WHAT YOU WILL DO -
For every line in the listing below that contains the word "StDiv", add one to the tally. State the final number and nothing else.

SUPPLIED INFORMATION -
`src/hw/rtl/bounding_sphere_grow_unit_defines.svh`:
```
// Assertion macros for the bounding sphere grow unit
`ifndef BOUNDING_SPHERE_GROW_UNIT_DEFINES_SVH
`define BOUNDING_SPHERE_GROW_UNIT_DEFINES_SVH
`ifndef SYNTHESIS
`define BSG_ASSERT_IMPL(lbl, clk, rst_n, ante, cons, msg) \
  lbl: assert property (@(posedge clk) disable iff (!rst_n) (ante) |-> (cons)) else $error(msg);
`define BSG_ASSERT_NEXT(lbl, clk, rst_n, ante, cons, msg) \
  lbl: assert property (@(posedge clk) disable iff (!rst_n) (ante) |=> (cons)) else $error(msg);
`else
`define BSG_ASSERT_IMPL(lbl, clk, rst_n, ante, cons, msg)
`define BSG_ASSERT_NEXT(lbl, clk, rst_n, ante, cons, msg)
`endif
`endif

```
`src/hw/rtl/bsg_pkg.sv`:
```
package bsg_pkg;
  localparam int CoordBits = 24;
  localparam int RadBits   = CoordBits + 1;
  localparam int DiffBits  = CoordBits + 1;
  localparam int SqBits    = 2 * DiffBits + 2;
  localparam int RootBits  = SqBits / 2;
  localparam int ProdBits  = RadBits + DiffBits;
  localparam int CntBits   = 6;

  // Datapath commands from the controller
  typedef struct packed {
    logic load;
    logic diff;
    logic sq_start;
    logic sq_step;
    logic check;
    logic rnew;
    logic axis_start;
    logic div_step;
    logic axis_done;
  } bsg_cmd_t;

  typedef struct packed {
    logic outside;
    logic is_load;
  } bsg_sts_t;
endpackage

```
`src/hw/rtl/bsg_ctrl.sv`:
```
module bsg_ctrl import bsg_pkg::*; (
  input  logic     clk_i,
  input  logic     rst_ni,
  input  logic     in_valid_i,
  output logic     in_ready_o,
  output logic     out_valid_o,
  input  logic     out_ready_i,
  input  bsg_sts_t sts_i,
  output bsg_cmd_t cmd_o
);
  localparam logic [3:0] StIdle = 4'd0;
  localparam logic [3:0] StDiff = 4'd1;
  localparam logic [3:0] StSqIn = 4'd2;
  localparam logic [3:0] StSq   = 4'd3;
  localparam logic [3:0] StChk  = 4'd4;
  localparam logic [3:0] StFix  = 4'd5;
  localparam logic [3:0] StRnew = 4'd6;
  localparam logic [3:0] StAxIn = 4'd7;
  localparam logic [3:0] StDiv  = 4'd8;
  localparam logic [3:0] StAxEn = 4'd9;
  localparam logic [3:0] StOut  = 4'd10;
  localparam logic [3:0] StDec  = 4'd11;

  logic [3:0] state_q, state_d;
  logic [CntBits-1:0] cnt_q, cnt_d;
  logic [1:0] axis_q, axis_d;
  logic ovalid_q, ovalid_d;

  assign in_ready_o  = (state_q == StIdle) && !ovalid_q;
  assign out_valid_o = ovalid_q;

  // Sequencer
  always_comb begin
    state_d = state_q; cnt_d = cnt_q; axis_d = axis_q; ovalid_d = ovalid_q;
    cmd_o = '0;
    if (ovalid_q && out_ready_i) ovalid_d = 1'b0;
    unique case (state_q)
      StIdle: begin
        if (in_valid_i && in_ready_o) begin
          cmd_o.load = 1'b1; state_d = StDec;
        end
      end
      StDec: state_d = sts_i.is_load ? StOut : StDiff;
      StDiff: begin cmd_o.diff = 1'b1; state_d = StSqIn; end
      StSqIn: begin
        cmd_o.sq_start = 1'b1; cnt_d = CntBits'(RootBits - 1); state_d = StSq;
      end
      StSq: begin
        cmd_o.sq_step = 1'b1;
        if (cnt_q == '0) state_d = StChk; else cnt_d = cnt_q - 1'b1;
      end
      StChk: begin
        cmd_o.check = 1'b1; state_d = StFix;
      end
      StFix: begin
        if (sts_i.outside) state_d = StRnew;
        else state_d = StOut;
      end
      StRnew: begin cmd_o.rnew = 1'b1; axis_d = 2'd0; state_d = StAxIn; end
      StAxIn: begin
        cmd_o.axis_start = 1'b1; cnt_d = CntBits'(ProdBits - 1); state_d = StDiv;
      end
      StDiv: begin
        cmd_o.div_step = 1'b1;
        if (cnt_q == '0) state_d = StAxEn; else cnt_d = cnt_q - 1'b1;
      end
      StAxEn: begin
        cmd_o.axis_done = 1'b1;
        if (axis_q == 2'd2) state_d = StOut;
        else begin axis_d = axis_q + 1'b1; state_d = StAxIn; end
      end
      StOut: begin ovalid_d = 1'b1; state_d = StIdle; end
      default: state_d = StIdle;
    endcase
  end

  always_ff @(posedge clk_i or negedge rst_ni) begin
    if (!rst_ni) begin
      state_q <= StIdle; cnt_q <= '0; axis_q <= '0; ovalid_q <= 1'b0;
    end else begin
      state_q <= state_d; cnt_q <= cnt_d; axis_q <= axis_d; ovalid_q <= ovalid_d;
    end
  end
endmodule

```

--

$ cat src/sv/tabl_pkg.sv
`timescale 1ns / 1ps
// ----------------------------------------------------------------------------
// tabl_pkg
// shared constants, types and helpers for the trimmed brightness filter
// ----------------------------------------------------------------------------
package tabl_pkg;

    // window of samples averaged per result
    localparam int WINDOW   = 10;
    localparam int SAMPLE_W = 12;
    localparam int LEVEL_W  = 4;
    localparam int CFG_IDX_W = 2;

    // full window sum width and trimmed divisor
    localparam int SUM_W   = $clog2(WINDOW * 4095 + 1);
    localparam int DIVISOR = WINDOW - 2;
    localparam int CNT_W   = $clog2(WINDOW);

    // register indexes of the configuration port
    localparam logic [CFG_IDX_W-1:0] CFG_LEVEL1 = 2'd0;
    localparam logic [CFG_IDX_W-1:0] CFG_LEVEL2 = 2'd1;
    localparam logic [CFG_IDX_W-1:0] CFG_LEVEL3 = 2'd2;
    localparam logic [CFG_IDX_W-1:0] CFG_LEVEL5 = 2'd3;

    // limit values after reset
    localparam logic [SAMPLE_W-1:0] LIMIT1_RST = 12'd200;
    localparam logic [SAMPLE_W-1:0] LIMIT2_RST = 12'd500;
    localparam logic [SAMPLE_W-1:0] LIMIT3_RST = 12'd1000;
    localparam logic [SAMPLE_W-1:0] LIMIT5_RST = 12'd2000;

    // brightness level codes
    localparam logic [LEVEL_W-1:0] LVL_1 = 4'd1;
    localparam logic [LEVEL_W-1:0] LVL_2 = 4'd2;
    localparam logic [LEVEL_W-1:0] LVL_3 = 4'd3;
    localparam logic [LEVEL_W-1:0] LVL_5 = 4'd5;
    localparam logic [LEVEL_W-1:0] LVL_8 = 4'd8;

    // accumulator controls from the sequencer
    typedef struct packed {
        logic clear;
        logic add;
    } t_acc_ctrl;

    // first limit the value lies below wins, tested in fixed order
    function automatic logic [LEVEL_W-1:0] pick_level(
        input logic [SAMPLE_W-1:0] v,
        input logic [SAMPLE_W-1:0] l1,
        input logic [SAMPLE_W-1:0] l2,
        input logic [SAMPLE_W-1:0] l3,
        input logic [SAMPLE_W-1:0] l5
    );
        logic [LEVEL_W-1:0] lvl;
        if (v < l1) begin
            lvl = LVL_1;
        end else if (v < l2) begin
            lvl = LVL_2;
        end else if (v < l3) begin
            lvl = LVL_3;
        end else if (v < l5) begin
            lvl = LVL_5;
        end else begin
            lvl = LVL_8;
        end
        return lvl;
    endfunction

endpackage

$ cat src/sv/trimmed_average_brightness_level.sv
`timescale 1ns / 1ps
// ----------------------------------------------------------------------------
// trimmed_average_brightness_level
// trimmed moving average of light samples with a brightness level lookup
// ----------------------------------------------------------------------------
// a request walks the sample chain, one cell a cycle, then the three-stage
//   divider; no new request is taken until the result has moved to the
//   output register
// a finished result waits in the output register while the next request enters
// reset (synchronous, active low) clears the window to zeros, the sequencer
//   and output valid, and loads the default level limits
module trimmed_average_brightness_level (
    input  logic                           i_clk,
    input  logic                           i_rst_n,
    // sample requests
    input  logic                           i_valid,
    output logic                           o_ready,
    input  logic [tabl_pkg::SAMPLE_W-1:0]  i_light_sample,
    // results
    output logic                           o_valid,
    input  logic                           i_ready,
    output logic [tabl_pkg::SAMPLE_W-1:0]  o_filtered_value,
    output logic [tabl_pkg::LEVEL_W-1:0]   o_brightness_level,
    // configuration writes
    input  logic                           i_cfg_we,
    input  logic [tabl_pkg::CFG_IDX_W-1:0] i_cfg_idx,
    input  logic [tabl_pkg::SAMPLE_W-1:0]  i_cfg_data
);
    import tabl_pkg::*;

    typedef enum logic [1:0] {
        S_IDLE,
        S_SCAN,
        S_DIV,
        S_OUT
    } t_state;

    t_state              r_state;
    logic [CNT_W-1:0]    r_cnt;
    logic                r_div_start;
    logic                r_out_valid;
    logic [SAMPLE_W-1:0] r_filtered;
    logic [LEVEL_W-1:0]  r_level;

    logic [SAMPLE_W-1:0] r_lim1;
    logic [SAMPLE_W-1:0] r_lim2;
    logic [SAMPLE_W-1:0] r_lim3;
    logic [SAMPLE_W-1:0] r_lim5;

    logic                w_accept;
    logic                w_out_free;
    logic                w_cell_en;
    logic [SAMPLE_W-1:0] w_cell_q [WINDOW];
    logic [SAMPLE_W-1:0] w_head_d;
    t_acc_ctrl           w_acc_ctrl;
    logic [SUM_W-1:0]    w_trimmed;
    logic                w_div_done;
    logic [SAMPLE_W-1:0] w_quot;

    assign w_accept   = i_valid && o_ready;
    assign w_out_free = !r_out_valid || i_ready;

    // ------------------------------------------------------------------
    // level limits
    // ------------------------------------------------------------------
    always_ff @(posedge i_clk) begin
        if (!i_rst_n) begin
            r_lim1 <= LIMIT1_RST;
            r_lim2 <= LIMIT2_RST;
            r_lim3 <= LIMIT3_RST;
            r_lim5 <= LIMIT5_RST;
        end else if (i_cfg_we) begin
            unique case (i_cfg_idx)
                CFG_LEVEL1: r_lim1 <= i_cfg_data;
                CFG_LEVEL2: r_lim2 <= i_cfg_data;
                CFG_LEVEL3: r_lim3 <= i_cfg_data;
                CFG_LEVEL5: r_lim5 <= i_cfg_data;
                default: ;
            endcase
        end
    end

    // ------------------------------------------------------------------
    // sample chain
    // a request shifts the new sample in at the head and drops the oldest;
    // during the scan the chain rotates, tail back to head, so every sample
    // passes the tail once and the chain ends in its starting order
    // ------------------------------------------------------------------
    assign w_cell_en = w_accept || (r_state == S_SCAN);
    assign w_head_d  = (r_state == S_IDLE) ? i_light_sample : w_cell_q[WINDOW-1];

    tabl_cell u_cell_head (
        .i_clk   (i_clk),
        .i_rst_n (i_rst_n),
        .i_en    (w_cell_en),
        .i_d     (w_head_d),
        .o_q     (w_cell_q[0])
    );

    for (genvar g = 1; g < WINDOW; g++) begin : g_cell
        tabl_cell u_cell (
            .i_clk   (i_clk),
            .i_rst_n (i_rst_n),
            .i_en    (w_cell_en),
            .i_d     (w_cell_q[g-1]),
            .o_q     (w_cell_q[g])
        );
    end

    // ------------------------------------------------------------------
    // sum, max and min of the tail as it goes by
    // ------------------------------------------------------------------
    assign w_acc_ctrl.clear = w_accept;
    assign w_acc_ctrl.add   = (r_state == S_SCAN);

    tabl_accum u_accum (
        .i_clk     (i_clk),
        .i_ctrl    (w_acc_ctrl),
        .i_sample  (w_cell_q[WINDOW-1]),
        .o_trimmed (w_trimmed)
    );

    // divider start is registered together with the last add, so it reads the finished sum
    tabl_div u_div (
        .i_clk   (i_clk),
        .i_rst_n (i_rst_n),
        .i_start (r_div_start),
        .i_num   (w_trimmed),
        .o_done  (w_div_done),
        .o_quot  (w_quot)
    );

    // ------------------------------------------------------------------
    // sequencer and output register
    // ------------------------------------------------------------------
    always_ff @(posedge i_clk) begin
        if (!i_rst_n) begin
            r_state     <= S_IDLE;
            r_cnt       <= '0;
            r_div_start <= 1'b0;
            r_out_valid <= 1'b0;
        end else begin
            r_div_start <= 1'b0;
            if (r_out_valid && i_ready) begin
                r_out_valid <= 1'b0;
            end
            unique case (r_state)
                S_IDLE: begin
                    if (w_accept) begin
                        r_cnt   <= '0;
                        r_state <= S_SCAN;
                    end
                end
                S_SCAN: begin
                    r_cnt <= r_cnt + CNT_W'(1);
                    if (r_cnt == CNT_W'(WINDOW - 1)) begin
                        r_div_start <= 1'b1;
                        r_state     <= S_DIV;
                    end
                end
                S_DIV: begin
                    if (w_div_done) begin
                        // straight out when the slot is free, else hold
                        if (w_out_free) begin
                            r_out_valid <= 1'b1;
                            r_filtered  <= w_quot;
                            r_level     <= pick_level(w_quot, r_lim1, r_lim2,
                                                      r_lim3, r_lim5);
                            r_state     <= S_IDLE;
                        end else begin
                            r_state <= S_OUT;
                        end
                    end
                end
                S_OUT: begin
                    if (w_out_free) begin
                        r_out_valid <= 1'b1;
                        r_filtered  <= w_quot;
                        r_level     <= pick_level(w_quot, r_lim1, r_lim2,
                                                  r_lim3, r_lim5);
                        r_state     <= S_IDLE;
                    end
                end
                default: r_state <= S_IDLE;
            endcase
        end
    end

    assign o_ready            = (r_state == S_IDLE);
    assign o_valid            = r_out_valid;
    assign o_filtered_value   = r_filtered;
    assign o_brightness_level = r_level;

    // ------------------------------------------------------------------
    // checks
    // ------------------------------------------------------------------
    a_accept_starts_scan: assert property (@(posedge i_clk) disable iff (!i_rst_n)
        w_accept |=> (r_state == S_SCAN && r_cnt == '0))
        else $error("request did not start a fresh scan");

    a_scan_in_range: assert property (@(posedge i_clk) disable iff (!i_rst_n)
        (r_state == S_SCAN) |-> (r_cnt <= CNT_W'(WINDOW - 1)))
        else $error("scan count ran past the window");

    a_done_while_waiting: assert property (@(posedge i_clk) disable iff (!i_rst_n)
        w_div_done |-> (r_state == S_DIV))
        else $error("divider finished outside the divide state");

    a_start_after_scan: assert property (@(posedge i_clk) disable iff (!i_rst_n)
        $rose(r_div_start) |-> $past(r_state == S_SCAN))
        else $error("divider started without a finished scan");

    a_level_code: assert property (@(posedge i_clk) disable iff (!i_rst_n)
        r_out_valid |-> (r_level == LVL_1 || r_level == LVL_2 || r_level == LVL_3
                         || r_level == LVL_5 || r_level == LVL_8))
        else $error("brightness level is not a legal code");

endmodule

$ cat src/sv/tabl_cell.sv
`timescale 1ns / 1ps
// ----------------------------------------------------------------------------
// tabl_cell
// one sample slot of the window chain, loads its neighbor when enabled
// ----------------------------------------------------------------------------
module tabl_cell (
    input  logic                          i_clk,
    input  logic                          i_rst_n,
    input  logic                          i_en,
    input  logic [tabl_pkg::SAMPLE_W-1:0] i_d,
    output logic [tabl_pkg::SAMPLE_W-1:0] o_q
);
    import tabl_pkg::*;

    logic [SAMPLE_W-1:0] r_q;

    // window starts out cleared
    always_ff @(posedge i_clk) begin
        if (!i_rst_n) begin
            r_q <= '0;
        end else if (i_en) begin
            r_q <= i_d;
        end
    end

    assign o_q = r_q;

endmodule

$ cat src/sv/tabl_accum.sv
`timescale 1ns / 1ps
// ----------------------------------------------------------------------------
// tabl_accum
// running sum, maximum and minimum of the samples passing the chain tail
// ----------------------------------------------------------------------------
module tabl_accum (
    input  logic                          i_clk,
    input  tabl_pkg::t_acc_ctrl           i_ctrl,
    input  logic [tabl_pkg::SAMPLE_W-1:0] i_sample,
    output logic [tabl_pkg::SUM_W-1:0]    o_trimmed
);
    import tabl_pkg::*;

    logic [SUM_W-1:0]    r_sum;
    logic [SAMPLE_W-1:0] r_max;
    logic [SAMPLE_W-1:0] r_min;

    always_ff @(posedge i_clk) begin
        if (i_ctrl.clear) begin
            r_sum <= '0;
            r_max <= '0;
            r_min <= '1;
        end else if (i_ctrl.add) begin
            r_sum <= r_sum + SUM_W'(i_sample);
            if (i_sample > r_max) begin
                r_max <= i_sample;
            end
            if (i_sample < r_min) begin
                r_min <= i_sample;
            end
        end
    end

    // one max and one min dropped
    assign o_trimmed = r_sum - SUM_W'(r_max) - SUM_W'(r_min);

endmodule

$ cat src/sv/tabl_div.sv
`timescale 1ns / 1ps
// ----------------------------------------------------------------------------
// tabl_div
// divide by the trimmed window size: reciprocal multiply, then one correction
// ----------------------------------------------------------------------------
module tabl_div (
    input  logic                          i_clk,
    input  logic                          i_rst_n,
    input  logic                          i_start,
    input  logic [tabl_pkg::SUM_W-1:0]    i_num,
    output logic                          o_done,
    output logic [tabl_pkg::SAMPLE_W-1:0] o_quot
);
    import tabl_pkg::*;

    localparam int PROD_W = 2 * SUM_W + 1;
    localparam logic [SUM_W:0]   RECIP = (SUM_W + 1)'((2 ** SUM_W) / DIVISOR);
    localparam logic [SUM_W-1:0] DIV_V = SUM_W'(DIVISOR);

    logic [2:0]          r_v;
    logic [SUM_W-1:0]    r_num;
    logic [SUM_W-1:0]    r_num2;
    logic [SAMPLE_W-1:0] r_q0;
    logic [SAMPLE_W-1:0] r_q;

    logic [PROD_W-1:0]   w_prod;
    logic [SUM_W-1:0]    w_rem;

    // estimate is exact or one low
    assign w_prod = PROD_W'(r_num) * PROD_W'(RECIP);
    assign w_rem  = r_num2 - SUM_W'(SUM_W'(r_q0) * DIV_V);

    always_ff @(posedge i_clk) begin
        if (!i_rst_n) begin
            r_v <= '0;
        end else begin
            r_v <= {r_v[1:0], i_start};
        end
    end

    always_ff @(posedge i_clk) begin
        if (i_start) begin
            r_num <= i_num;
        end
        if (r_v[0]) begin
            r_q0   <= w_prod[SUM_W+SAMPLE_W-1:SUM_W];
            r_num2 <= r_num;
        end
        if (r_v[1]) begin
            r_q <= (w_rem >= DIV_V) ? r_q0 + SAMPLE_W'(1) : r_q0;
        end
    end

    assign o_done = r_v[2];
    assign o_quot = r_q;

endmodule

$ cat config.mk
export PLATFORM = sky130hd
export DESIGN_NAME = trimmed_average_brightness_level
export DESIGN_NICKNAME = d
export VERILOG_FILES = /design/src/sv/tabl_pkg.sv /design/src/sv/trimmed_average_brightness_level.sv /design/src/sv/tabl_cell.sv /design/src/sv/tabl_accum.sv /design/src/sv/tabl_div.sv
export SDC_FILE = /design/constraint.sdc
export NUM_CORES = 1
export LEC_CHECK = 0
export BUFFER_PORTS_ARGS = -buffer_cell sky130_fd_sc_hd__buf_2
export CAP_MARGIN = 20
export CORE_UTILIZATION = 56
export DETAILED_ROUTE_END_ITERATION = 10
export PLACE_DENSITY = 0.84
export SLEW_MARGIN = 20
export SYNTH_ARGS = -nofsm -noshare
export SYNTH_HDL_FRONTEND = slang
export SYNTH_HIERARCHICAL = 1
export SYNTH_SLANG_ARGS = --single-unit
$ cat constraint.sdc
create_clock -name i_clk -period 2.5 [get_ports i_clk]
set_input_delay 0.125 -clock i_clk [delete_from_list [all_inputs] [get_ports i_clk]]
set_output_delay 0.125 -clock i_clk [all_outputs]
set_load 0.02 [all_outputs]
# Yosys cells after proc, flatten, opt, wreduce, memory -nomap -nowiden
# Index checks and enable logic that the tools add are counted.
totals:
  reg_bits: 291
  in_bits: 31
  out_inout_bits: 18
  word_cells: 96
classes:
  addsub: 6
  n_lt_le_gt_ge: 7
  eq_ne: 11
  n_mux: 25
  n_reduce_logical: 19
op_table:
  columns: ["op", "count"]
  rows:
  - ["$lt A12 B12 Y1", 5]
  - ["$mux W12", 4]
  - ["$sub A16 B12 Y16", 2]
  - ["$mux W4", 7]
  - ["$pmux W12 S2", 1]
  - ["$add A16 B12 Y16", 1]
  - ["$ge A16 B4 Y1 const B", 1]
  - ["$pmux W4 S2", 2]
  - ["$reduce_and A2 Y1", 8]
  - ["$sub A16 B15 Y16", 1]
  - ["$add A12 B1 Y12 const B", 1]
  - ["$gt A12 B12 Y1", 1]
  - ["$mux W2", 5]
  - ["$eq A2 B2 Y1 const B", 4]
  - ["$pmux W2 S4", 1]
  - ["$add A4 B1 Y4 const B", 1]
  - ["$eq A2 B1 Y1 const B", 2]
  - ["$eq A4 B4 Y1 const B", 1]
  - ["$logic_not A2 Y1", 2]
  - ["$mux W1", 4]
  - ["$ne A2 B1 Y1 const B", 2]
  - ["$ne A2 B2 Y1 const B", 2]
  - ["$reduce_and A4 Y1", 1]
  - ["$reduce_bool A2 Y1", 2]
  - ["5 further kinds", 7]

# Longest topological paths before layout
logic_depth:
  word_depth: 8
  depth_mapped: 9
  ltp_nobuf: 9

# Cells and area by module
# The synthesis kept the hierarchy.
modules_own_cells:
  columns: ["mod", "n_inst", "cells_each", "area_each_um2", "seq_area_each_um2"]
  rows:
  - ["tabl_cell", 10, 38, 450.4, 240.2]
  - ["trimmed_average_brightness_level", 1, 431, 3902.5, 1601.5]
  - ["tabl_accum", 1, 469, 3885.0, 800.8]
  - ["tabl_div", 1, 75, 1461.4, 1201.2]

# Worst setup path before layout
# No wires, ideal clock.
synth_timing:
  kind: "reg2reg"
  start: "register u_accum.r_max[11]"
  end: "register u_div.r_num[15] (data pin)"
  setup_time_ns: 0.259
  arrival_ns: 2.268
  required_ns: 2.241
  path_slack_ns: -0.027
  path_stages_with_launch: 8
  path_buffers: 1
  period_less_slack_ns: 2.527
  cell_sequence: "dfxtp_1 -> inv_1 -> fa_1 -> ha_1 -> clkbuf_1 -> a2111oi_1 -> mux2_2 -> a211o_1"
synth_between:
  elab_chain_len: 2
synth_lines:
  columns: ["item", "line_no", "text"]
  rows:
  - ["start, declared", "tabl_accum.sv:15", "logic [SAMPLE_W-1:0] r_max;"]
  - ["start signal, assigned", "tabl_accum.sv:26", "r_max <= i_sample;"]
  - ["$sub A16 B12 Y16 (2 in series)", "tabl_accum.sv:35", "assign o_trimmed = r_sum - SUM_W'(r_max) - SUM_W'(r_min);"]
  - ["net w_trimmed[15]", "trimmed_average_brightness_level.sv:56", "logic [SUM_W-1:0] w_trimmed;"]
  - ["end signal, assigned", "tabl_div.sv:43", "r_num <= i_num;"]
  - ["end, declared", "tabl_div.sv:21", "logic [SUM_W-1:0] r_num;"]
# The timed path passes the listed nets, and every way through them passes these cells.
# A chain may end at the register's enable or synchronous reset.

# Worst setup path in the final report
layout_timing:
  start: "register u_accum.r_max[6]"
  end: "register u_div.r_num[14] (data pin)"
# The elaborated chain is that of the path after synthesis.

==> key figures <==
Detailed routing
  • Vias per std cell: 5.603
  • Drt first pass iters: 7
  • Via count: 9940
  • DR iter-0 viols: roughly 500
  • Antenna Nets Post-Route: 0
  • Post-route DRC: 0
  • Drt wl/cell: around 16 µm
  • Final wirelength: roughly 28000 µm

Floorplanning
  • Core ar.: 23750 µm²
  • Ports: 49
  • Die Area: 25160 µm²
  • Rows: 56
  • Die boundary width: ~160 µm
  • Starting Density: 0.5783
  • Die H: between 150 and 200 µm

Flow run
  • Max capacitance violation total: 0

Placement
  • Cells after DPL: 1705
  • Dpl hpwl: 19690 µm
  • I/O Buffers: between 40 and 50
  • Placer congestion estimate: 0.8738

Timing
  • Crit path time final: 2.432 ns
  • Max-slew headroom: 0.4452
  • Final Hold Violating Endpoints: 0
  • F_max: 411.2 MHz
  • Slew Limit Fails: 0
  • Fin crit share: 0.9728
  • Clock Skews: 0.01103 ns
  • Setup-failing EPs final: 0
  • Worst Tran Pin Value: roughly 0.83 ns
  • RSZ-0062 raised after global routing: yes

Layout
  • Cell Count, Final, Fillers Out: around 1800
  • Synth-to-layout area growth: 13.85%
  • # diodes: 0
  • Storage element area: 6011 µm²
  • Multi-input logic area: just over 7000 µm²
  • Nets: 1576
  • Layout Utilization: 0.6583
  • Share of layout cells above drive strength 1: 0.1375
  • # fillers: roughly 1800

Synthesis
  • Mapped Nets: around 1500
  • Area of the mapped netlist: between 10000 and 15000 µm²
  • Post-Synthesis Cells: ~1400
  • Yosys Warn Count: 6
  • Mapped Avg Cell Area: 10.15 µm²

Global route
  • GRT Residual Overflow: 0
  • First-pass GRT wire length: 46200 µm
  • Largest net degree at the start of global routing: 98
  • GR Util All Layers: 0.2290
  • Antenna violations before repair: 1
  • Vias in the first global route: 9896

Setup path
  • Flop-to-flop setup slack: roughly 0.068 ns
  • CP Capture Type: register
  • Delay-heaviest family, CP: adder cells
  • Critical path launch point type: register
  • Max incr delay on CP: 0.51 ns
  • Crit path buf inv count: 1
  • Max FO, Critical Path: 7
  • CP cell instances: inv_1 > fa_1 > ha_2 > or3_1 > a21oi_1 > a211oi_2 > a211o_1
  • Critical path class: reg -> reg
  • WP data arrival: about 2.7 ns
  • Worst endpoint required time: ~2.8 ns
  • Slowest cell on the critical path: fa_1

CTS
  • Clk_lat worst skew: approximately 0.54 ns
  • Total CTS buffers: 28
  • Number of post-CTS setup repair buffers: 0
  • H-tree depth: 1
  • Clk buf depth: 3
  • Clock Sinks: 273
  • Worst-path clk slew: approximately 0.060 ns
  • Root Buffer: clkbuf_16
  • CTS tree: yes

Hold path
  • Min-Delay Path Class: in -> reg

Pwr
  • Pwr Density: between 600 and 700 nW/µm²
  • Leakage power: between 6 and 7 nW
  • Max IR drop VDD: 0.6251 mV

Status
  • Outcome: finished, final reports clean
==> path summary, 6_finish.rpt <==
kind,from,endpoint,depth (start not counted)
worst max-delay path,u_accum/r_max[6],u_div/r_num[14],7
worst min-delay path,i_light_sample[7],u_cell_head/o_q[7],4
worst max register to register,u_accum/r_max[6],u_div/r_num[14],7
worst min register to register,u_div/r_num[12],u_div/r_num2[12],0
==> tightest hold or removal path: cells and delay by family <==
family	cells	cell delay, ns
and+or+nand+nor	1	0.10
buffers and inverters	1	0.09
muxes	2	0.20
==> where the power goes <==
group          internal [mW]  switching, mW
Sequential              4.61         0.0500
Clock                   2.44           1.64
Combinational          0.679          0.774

RESPONSE FOR THIS EXERCISE -
3